The World Monuments Fund has been carrying out what amounts to archaeological triage since it began its conservation plan in 2009. It has created computer scans to provide precise records of the damage to the ruins and identified the most pernicious threats, starting with erosion caused by salty groundwater. “What we’ve got to do is create a stable environment,” Allen said at the site in November. “Right now it’s on the fast road to falling apart.”
The wicking of groundwater into mud bricks, compounded by a modern concrete walkway and the excavations conducted by the German archaeologist Robert Koldewey more than a century ago, have already eaten away some of the 2,500-year-old brick reliefs at the Ishtar Gate’s base.
“They took care of Ishtar Gate only from the inside because you had visiting leaders and dignitaries who would come,” said Mahmoud Bendakir, an architect who is working with the fund, referring to the site’s caretakers during the Hussein era. “The outside is a disaster.”
The grant from the United States will pay for repairs to channel the water away from the gate’s foundation, which stands several metres beneath the surrounding area. Similar repairs are planned for two of Babylon’s temples, Ninmakh and Nabu-sha-Khare, the most complete sets of ruins, though they too suffer from erosion and harmful restorations with modern bricks.
“It’s difficult to say which is doing more,” Allen said, “but the two together are nearly toxic for the preservation of monuments.”
The American reconstruction team has refurbished a modern museum on the site, as well as a model of the Ishtar Gate that for decades served as a visitors’ entrance.

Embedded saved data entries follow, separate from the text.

## src/rtl/stone_drawer.sv

```systemverilog
// Read-only scanner of the stone RAM: walks entries 0..quantity-1 each frame and
// rasterises every visible entry as a clipped 16x16 solid sprite, one pixel per cycle.
module stone_drawer #(
  parameter logic [9:0] SCREEN_W       = 10'd320,
  parameter logic [8:0] SCREEN_H       = 9'd240,
  parameter logic [2:0] COLOUR_STONE   = 3'b111,
  parameter logic [2:0] COLOUR_GOLD    = 3'b110,
  parameter logic [2:0] COLOUR_DIAMOND = 3'b011
) (
  input  logic        clock,
  input  logic        resetn,
  input  logic        start,
  input  logic [3:0]  quantity,
  input  logic [31:0] ram_q,
  output logic        draw_stone_flag,
  output logic [3:0]  draw_index,
  output logic [8:0]  vga_x,
  output logic [7:0]  vga_y,
  output logic [2:0]  colour,
  output logic        plot,
  output logic        done
);

  typedef enum logic [2:0] {
    S_IDLE = 3'd0,
    S_ADDR = 3'd1,
    S_WAIT = 3'd2,
    S_DRAW = 3'd3,
    S_NEXT = 3'd4,
    S_DONE = 3'd5
  } state_t;

  function automatic logic [2:0] type_colour(input logic [1:0] stone_type);
    case (stone_type)
      2'b00:   type_colour = COLOUR_STONE;
      2'b01:   type_colour = COLOUR_GOLD;
      default: type_colour = COLOUR_DIAMOND;
    endcase
  endfunction

  state_t      state_r, nxt_state_s;
  logic [3:0]  qty_r, nxt_qty_s;
  logic [3:0]  idx_r, nxt_idx_s;
  logic        flag_r, nxt_flag_s;
  logic [8:0]  ent_x_r, nxt_ent_x_s;
  logic [7:0]  ent_y_r, nxt_ent_y_s;
  logic [1:0]  ent_type_r, nxt_ent_type_s;
  logic [7:0]  cnt_r, nxt_cnt_s;
  logic [8:0]  vga_x_r, nxt_vga_x_s;
  logic [7:0]  vga_y_r, nxt_vga_y_s;
  logic [2:0]  colour_r, nxt_colour_s;
  logic        plot_r, nxt_plot_s;
  logic        done_r, nxt_done_s;

  logic [8:0]  pix_x_base_s;
  logic [7:0]  pix_y_base_s;
  logic [1:0]  pix_type_s;
  logic [7:0]  pix_cnt_s;
  logic [9:0]  x_sum_s;
  logic [8:0]  y_sum_s;
  logic        pix_on_s;
  logic        unused_ram_bits_s;

  // The moving flag and the reserved fields never affect drawing.
  assign unused_ram_bits_s = ^{ram_q[22:19], ram_q[10:4], ram_q[0]};

  // Pixel being prepared for the next cycle: first pixel straight from ram_q, later ones from the entry register.
  always_comb begin
    pix_x_base_s = ent_x_r;
    pix_y_base_s = ent_y_r;
    pix_type_s   = ent_type_r;
    pix_cnt_s    = cnt_r + 8'd1;
    if (state_r == S_WAIT) begin
      pix_x_base_s = ram_q[31:23];
      pix_y_base_s = ram_q[18:11];
      pix_type_s   = ram_q[3:2];
      pix_cnt_s    = 8'd0;
    end else begin
      pix_cnt_s    = cnt_r + 8'd1;
    end
    x_sum_s  = {1'b0, pix_x_base_s} + {6'd0, pix_cnt_s[3:0]};
    y_sum_s  = {1'b0, pix_y_base_s} + {5'd0, pix_cnt_s[7:4]};
    pix_on_s = (x_sum_s < SCREEN_W) && (y_sum_s < SCREEN_H);
  end

  // Next-state and next registered outputs; every output is the registered image of these values.
  always_comb begin
    nxt_state_s    = state_r;
    nxt_qty_s      = qty_r;
    nxt_idx_s      = idx_r;
    nxt_flag_s     = flag_r;
    nxt_ent_x_s    = ent_x_r;
    nxt_ent_y_s    = ent_y_r;
    nxt_ent_type_s = ent_type_r;
    nxt_cnt_s      = cnt_r;
    nxt_vga_x_s    = vga_x_r;
    nxt_vga_y_s    = vga_y_r;
    nxt_colour_s   = 3'd0;
    nxt_plot_s     = 1'b0;
    nxt_done_s     = 1'b0;
    case (state_r)
      S_IDLE: begin
        if (start) begin
          nxt_qty_s   = quantity;
          nxt_idx_s   = 4'd0;
          nxt_flag_s  = 1'b1;
          nxt_state_s = (quantity == 4'd0) ? S_DONE : S_ADDR;
        end else begin
          nxt_state_s = S_IDLE;
        end
      end
      S_ADDR: nxt_state_s = S_WAIT;
      S_WAIT: begin
        nxt_ent_x_s    = ram_q[31:23];
        nxt_ent_y_s    = ram_q[18:11];
        nxt_ent_type_s = ram_q[3:2];
        if (ram_q[1]) begin
          nxt_state_s  = S_DRAW;
          nxt_cnt_s    = 8'd0;
          nxt_vga_x_s  = x_sum_s[8:0];
          nxt_vga_y_s  = y_sum_s[7:0];
          nxt_colour_s = type_colour(pix_type_s);
          nxt_plot_s   = pix_on_s;
        end else begin
          nxt_state_s  = S_NEXT;
        end
      end
      S_DRAW: begin
        if (cnt_r == 8'd255) begin
          nxt_state_s  = S_NEXT;
        end else begin
          nxt_cnt_s    = pix_cnt_s;
          nxt_vga_x_s  = x_sum_s[8:0];
          nxt_vga_y_s  = y_sum_s[7:0];
          nxt_colour_s = type_colour(pix_type_s);
          nxt_plot_s   = pix_on_s;
        end
      end
      S_NEXT: begin
        // Compared at 5 bits so quantity=15 stops at index 14 without wrapping.
        if (({1'b0, idx_r} + 5'd1) >= {1'b0, qty_r}) begin
          nxt_state_s = S_DONE;
        end else begin
          nxt_idx_s   = idx_r + 4'd1;
          nxt_state_s = S_ADDR;
        end
      end
      S_DONE: begin
        nxt_done_s  = 1'b1;
        nxt_flag_s  = 1'b0;
        nxt_state_s = S_IDLE;
      end
      default: begin
        nxt_flag_s  = 1'b0;
        nxt_state_s = S_IDLE;
      end
    endcase
  end

  // State and output registers with synchronous active-low reset.
  always_ff @(posedge clock) begin
    if (!resetn) begin
      state_r    <= S_IDLE;
      qty_r      <= 4'd0;
      idx_r      <= 4'd0;
      flag_r     <= 1'b0;
      ent_x_r    <= 9'd0;
      ent_y_r    <= 8'd0;
      ent_type_r <= 2'd0;
      cnt_r      <= 8'd0;
      vga_x_r    <= 9'd0;
      vga_y_r    <= 8'd0;
      colour_r   <= 3'd0;
      plot_r     <= 1'b0;
      done_r     <= 1'b0;
    end else begin
      state_r    <= nxt_state_s;
      qty_r      <= nxt_qty_s;
      idx_r      <= nxt_idx_s;
      flag_r     <= nxt_flag_s;
      ent_x_r    <= nxt_ent_x_s;
      ent_y_r    <= nxt_ent_y_s;
      ent_type_r <= nxt_ent_type_s;
      cnt_r      <= nxt_cnt_s;
      vga_x_r    <= nxt_vga_x_s;
      vga_y_r    <= nxt_vga_y_s;
      colour_r   <= nxt_colour_s;
      plot_r     <= nxt_plot_s;
      done_r     <= nxt_done_s;
    end
  end

  assign draw_stone_flag = flag_r;
  assign draw_index      = idx_r;
  assign vga_x           = vga_x_r;
  assign vga_y           = vga_y_r;
  assign colour          = colour_r;
  assign plot            = plot_r;
  assign done            = done_r;

endmodule

```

Inside the museum is one of the site’s most valuable relics: a glazed brick relief of a lion, one of 120 that once lined the processional way into the city.
The museum, with three galleries, is scheduled to open in January, receiving its first visitors since 2003. And with new security installed, talks are under way to return ancient Babylonian artifacts from the National Museum in Baghdad.
The fate of Babylon is already being disputed by Iraqi leaders, with antiquities officials clashing with local authorities over when to open it to visitors and how to exploit the site for tourism that, for the most part, remains a goal more than a reality. Even now they are clashing over whether the admission fee should go to the antiquities board or the provincial government.
Another of the more dire threats to the site has been unchecked development inside the boundaries of the old city walls, enclosing nearly eight square kilometres. The fund’s project has plotted the old walls on a map, causing trepidation among Iraqis who live along them now.
They fear the preservation of Babylon’s ruins will force them from their homes and farmlands, as when Hussein expelled residents of a local village to build his palace.
“They took them from their lands,” said Minshed al-Mamuri, who runs a civic organization for widows and orphans here. “It’s psychological for them.”
Allen, who oversees the fund’s work, said the preservation of Babylon would require collaboration among competing constituencies that is extremely rare amid Iraq’s political instability.
“We’re looking at not just archaeology,” he said of the project. “We’re looking at the economic opportunities and viability for local people. They need to see something out of this site. That’s possible, and possible at the same time to preserve the integrity of the site.”